1.3.2 Western Blot实验 A549、A549/DDP细胞培养后抽提总蛋白，BCA法测定总蛋白浓度，配胶后进行SDS-PAGE电泳，转膜并封闭，分别于4 ℃孵育不同抗体和内参抗体过夜，TBST分别洗涤膜3次后再孵育相应的二抗后，再用TBST洗涤膜3次，将PVDF膜正面向上铺于成像仪，用Bio-Rad ChemiDoc MP凝胶成像分析系统成像显影，蛋白谱带强度使用ImageJ软件分析。

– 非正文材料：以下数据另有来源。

<file path="src/common/nbus_regs.svh">
// Named field codes and counts of the nibble bus target.
// Assumes inclusion by bare name from design files.
`ifndef NBUS_REGS_SVH
`define NBUS_REGS_SVH

// ----------------------------------------------------------------
// Field codes
// ----------------------------------------------------------------
`define NB_START_READ 4'hd
`define NB_START_WRITE 4'he
`define NB_SIZE_ONE 4'h0
`define NB_WAIT_SYNC 4'h5
`define NB_READY_SYNC 4'h0
`define NB_TURN_ONES 4'hf

// ----------------------------------------------------------------
// Counts
// ----------------------------------------------------------------
`define NB_ADDR_LAST 3'h6
`define NB_ADDR_FIRST 3'h0
`define NB_BUF_DEPTH 2'h2
`define NB_BUF_EMPTY 2'h0

`endif

</file>
<file path="src/common/nbus_pkg.sv">
// Types shared by the nibble bus target and its read data buffer.
// Assumes no other package.
package nbus_pkg;

    // ----------------------------------------------------------------
    // Protocol states
    // ----------------------------------------------------------------
    typedef enum logic [3:0] {
        S_IDLE  = 4'h0,
        S_START = 4'h1,
        S_ADDR  = 4'h2,
        S_SIZE  = 4'h3,
        S_WLO   = 4'h4,
        S_WHI   = 4'h5,
        S_WAIT  = 4'h6,
        S_READY_SYNC_CODE = 4'h7,
        S_DLO   = 4'h8,
        S_DHI   = 4'h9,
        S_TAR   = 4'ha,
        S_SKIP  = 4'hb
    } nb_state_t;

    typedef logic [3:0] nibble_t;
    typedef logic [7:0] byte_t;
    typedef logic [27:0] mem_addr_t;

endpackage

</file>
<file path="src/common/byte_stream_if.sv">
// Valid/ready byte stream between the target and its buffer.
// Assumes both ends on the same clock.
`timescale 1ns/1ps
interface byte_stream_if;
    import nbus_pkg::*;
    byte_t data;
    logic valid;
    logic ready;
    modport src (output data, output valid, input ready);
    modport snk (input data, input valid, output ready);
endinterface

</file>
<file path="src/logic/pair_buffer.sv">
// Two-entry byte buffer with valid/ready on both sides and a flush.
// Assumes a synchronous, already released active-low reset copy.
`timescale 1ns/1ps
module pair_buffer
    import nbus_pkg::*;
(
    input wire logic i_clk,
    input wire logic i_rst_n,
    input wire logic i_flush,
    byte_stream_if.snk fill,
    byte_stream_if.src drain
);
`include "nbus_regs.svh"

    byte_t mem_r [2];
    byte_t mem_nxt [2];
    logic wr_ptr_r, wr_ptr_nxt;
    logic rd_ptr_r, rd_ptr_nxt;
    logic [1:0] count_r, count_nxt;
    logic ready_r, ready_nxt;
    logic push, pop;

    // ----------------------------------------------------------------
    // Next state
    // ----------------------------------------------------------------
    // Ready is registered so the source sees it straight from a flop
    always_comb begin
        push = fill.valid && ready_r;
        pop = drain.ready && (count_r != `NB_BUF_EMPTY);
        mem_nxt = mem_r;
        wr_ptr_nxt = wr_ptr_r;
        rd_ptr_nxt = rd_ptr_r;
        count_nxt = count_r;
        if (push) begin
            mem_nxt[wr_ptr_r] = fill.data;
            wr_ptr_nxt = ~wr_ptr_r;
        end
        if (pop) begin
            rd_ptr_nxt = ~rd_ptr_r;
        end
        count_nxt = count_r + {1'b0, push} - {1'b0, pop};
        if (i_flush) begin
            wr_ptr_nxt = 1'b0;
            rd_ptr_nxt = 1'b0;
            count_nxt = `NB_BUF_EMPTY;
        end
        ready_nxt = (count_nxt != `NB_BUF_DEPTH);
    end

    // ----------------------------------------------------------------
    // Registers
    // ----------------------------------------------------------------
    always_ff @(posedge i_clk or negedge i_rst_n) begin
        if (!i_rst_n) begin
            mem_r[0] <= 8'h00;
            mem_r[1] <= 8'h00;
            wr_ptr_r <= 1'b0;
            rd_ptr_r <= 1'b0;
            count_r <= 2'h0;
            ready_r <= 1'b0;
        end else begin
            mem_r <= mem_nxt;
            wr_ptr_r <= wr_ptr_nxt;
            rd_ptr_r <= rd_ptr_nxt;
            count_r <= count_nxt;
            ready_r <= ready_nxt;
        end
    end

    // Drain side: oldest entry
    assign drain.valid = (count_r != `NB_BUF_EMPTY);
    assign drain.data = mem_r[rd_ptr_r];
    assign fill.ready = ready_r;
endmodule

</file>
<file path="src/logic/nibble_bus_target.sv">
// Target end of a 4-bit multiplexed flash host bus: read and write cycles.
// Assumes host pins asynchronous to i_clk, one field per i_clk on the pins,
// and a memory core that answers read requests through i_rdata_*.
//
// Function
// RULE_01 - Respond only when start field comes with frame strobe low.
// RULE_02 - Of several start fields under low strobe, only the last counts.
// RULE_03 - Start code 1101 in first clock decodes as memory read.
// RULE_04 - Act on cycle only when device-select nibble equals strapped identity.
// RULE_05 - 28-bit address from seven nibbles, most significant first, assembled so.
// RULE_06 - Host clears low address bits for multibyte transfers.
// RULE_07 - Size field in clock 10; only 0000, one byte, supported.
// RULE_08 - Host drives 1111 in clock 11 then floats the bus.
// RULE_09 - Device takes over floating bus in clock 12.
// RULE_10 - Device drives wait-sync 0101 for two clocks, 13 and 14; code keeps driving it past clock 14 while a slow core has no byte ready.
// RULE_11 - Device drives ready-sync 0000 in clock 15.
// RULE_12 - Low data nibble in clock 16, high nibble in clock 17.
// RULE_13 - Never emit further bytes; only single-byte size supported.
// RULE_14 - After last data nibble drive 1111, then release the bus.
// RULE_15 - Host resumes driving after device release, ending the cycle.
// RULE_16 - Fields valid and sampled on the rising clock edge.
// RULE_17 - Write cycles carry exactly one byte, data or flash command.
// RULE_18 - Frame strobe low releases outputs and resets protocol state at once; code does so three clocks after the pin falls, behind the synchroniser.
// RULE_19 - Size other than 0000 resets state; no operation, no response.
// RULE_20 - Every field is one nibble per clock; some span several clocks.
// RULE_21 - On select mismatch stay released and wait for next start.
`timescale 1ns/1ps
module nibble_bus_target
    import nbus_pkg::*;
(
    input wire logic i_clk,
    input wire logic i_reset_n,
    input wire logic i_frame_strobe_n,
    input wire logic [3:0] i_nibble_bus,
    output logic [3:0] o_nibble_bus,
    output logic o_nibble_bus_oe,
    input wire logic [3:0] i_strapped_identity,
    output logic o_rd_req,
    output logic [27:0] o_mem_addr,
    input wire logic [7:0] i_rdata,
    input wire logic i_rdata_valid,
    output logic o_rdata_ready,
    output logic o_wr_valid,
    output logic [7:0] o_wr_data
);
`include "nbus_regs.svh"

    // ----------------------------------------------------------------
    // Reset release and pin synchronisers
    // ----------------------------------------------------------------
    logic rst_meta_r, rst_n_r;
    logic frame_meta_r, frame_s_r;
    nibble_t nib_meta_r, nib_s_r;
    nibble_t id_meta_r, id_s_r;

    // Reset asserts at once, releases after two edges
    always_ff @(posedge i_clk or negedge i_reset_n) begin
        if (!i_reset_n) begin
            rst_meta_r <= 1'b0;
            rst_n_r <= 1'b0;
        end else begin
            rst_meta_r <= 1'b1;
            rst_n_r <= rst_meta_r;
        end
    end

    // Two flops on every pin; strobe idles high so resets to high
    always_ff @(posedge i_clk or negedge rst_n_r) begin
        if (!rst_n_r) begin
            frame_meta_r <= 1'b1;
            frame_s_r <= 1'b1;
            nib_meta_r <= 4'hf;
            nib_s_r <= 4'hf;
            id_meta_r <= 4'h0;
            id_s_r <= 4'h0;
        end else begin
            frame_meta_r <= i_frame_strobe_n;
            frame_s_r <= frame_meta_r; // RULE_16
            nib_meta_r <= i_nibble_bus;
            nib_s_r <= nib_meta_r; // RULE_20
            id_meta_r <= i_strapped_identity;
            id_s_r <= id_meta_r;
        end
    end

    // ----------------------------------------------------------------
    // Read data buffer
    // ----------------------------------------------------------------
    byte_stream_if fill_bus ();
    byte_stream_if drain_bus ();
    logic flush;

    assign fill_bus.data = i_rdata;
    assign fill_bus.valid = i_rdata_valid;

    // Stale data from an aborted read is dropped when a new cycle begins
    pair_buffer u_buf (
        .i_clk(i_clk),
        .i_rst_n(rst_n_r),
        .i_flush(flush),
        .fill(fill_bus),
        .drain(drain_bus)
    );

    // ----------------------------------------------------------------
    // Protocol state machine
    // ----------------------------------------------------------------
    nb_state_t st_r, st_nxt;
    nibble_t start_r, start_nxt;
    mem_addr_t addr_r, addr_nxt;
    logic [2:0] cnt_r, cnt_nxt;
    logic is_wr_r, is_wr_nxt;
    logic wait_one_r, wait_one_nxt;
    byte_t data_r, data_nxt;
    nibble_t out_r, out_nxt;
    logic oe_r, oe_nxt;
    logic rd_req_r, rd_req_nxt;
    logic wr_valid_r, wr_valid_nxt;
    logic size_rd_ok;

    // A start code this target serves
    function automatic logic start_known(input nibble_t code);
        start_known = (code == `NB_START_READ) || (code == `NB_START_WRITE);
    endfunction

    assign size_rd_ok = frame_s_r && (st_r == S_SIZE) && (nib_s_r == `NB_SIZE_ONE) && !is_wr_r;
    assign flush = frame_s_r && (st_r == S_START);
    assign drain_bus.ready = frame_s_r && (st_r == S_WAIT) && wait_one_r;

    // Outputs are computed with the next state so pins follow the state
    always_comb begin
        st_nxt = st_r;
        start_nxt = start_r;
        addr_nxt = addr_r;
        cnt_nxt = cnt_r;
        is_wr_nxt = is_wr_r;
        wait_one_nxt = wait_one_r;
        data_nxt = data_r;
        out_nxt = `NB_TURN_ONES;
        oe_nxt = 1'b0;
        rd_req_nxt = 1'b0;
        wr_valid_nxt = 1'b0;
        if (!frame_s_r) begin
            // Abort or start: release and keep the latest start nibble
            st_nxt = S_START; // RULE_18 RULE_01
            start_nxt = nib_s_r; // RULE_02
        end else begin
            unique case (st_r)
                S_IDLE, S_SKIP: begin
                    st_nxt = st_r;
                end
                S_START: begin
                    // Strobe just rose: this nibble is the device select
                    if (start_known(start_r) && (nib_s_r == id_s_r)) begin // RULE_04 RULE_03
                        st_nxt = S_ADDR;
                        is_wr_nxt = (start_r == `NB_START_WRITE);
                        cnt_nxt = `NB_ADDR_FIRST;
                    end else begin
                        st_nxt = S_SKIP; // RULE_21
                    end
                end
                S_ADDR: begin
                    addr_nxt = {addr_r[23:0], nib_s_r}; // RULE_05
                    cnt_nxt = cnt_r + 3'h1;
                    if (cnt_r == `NB_ADDR_LAST) begin
                        st_nxt = S_SIZE;
                    end
                end
                S_SIZE: begin
                    if (nib_s_r != `NB_SIZE_ONE) begin
                        st_nxt = S_IDLE; // RULE_19 RULE_07
                    end else if (is_wr_r) begin
                        st_nxt = S_WLO;
                    end else begin
                        // Pin delay lands this exactly on the first wait clock
                        st_nxt = S_WAIT; // RULE_09
                        wait_one_nxt = 1'b0;
                        rd_req_nxt = 1'b1;
                        oe_nxt = 1'b1;
                        out_nxt = `NB_WAIT_SYNC; // RULE_10
                    end
                end
                S_WLO: begin
                    data_nxt[3:0] = nib_s_r;
                    st_nxt = S_WHI;
                end
                S_WHI: begin
                    data_nxt[7:4] = nib_s_r;
                    wr_valid_nxt = 1'b1; // RULE_17
                    st_nxt = S_READY_SYNC_CODE;
                    oe_nxt = 1'b1;
                    out_nxt = `NB_READY_SYNC;
                end
                S_WAIT: begin
                    wait_one_nxt = 1'b1;
                    oe_nxt = 1'b1;
                    // Slow core stretches the wait phase beyond two clocks
                    if (wait_one_r && drain_bus.valid) begin
                        data_nxt = drain_bus.data;
                        st_nxt = S_READY_SYNC_CODE;
                        out_nxt = `NB_READY_SYNC; // RULE_11
                    end else begin
                        out_nxt = `NB_WAIT_SYNC; // RULE_10
                    end
                end
                S_READY_SYNC_CODE: begin
                    oe_nxt = 1'b1;
                    if (is_wr_r) begin
                        st_nxt = S_TAR;
                        out_nxt = `NB_TURN_ONES;
                    end else begin
                        st_nxt = S_DLO;
                        out_nxt = data_r[3:0]; // RULE_12
                    end
                end
                S_DLO: begin
                    st_nxt = S_DHI;
                    oe_nxt = 1'b1;
                    out_nxt = data_r[7:4]; // RULE_12
                end
                S_DHI: begin
                    // One byte only: straight to turnaround
                    st_nxt = S_TAR; // RULE_13
                    oe_nxt = 1'b1;
                    out_nxt = `NB_TURN_ONES; // RULE_14
                end
                S_TAR: begin
                    st_nxt = S_IDLE; // RULE_14
                end
                default: begin
                    st_nxt = S_IDLE;
                end
            endcase
        end
    end

    // State registers
    always_ff @(posedge i_clk or negedge rst_n_r) begin
        if (!rst_n_r) begin
            st_r <= S_IDLE;
            start_r <= 4'h0;
            addr_r <= 28'h0000000;
            cnt_r <= 3'h0;
            is_wr_r <= 1'b0;
            wait_one_r <= 1'b0;
            data_r <= 8'h00;
            out_r <= 4'hf;
            oe_r <= 1'b0;
            rd_req_r <= 1'b0;
            wr_valid_r <= 1'b0;
        end else begin
            st_r <= st_nxt;
            start_r <= start_nxt;
            addr_r <= addr_nxt;
            cnt_r <= cnt_nxt;
            is_wr_r <= is_wr_nxt;
            wait_one_r <= wait_one_nxt;
            data_r <= data_nxt;
            out_r <= out_nxt;
            oe_r <= oe_nxt;
            rd_req_r <= rd_req_nxt;
            wr_valid_r <= wr_valid_nxt;
        end
    end

    // Ports straight from flops; ready is the buffer's own gating flop,
    // so the core never sees ready on an edge where the buffer refuses
    assign o_nibble_bus = out_r;
    assign o_nibble_bus_oe = oe_r;
    assign o_rd_req = rd_req_r;
    assign o_mem_addr = addr_r;
    assign o_wr_valid = wr_valid_r;
    assign o_wr_data = data_r;
    assign o_rdata_ready = fill_bus.ready;
endmodule

</file>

1.3.3 细胞增殖实验(CCK-8)及凋亡检测 分别制备A549细胞和A549/DDP细胞悬液后接种96孔板，细胞密度为1×104cells/well，予二甲双胍(0、1、5、10 mM)共培养24 h、48 h和72 h后，每孔加入10 μl CCK8孵育4 h，用flexstation 3酶标仪(Molecular Devices公司，加利福尼亚，美国)在450 nm波长处测量并记录每孔中的吸光度；分别将A549、A549/DDP细胞接种于24孔板中，细胞密度为5×104cells/ml，经不同浓度二甲双胍作用24 h或48 h后，胰酶消化收集细胞，重悬于binding buffer中,加入5 μl Annexin V-FITC 和 5 μl propidium iodide (PI),室温避光20 min，上机用流式细胞仪BD FACSAriaTM II flow cytometer (BD biosciences,California,USA)检测细胞凋亡率。

1.4 统计学分析

2 结果

2.1 A549与A549/DDP细胞株间各耐药基因的基因和蛋白表达差异

前期经GSTA1、HO-1、ABCC1、ABCC-1、Nrf2、SOD基因水平筛选，对A549与A549/DDP细胞株进行基因表达检测，发现A549与A549/DDP细胞株的Nrf2、ABCC1 Mrp-1、GSTA1基因水平的表达有明显差异,通过Western Blot实验进行总蛋白和蛋白水平验证，发现结果与基因水平筛选一致(图1)。且在A549/DDP细胞株中的表达水平比A549显著增高,以上结果提示，Nrf2、ABCC-1、GSTA1在肺腺癌顺铂耐药细胞株表达水平比敏感株显著增高。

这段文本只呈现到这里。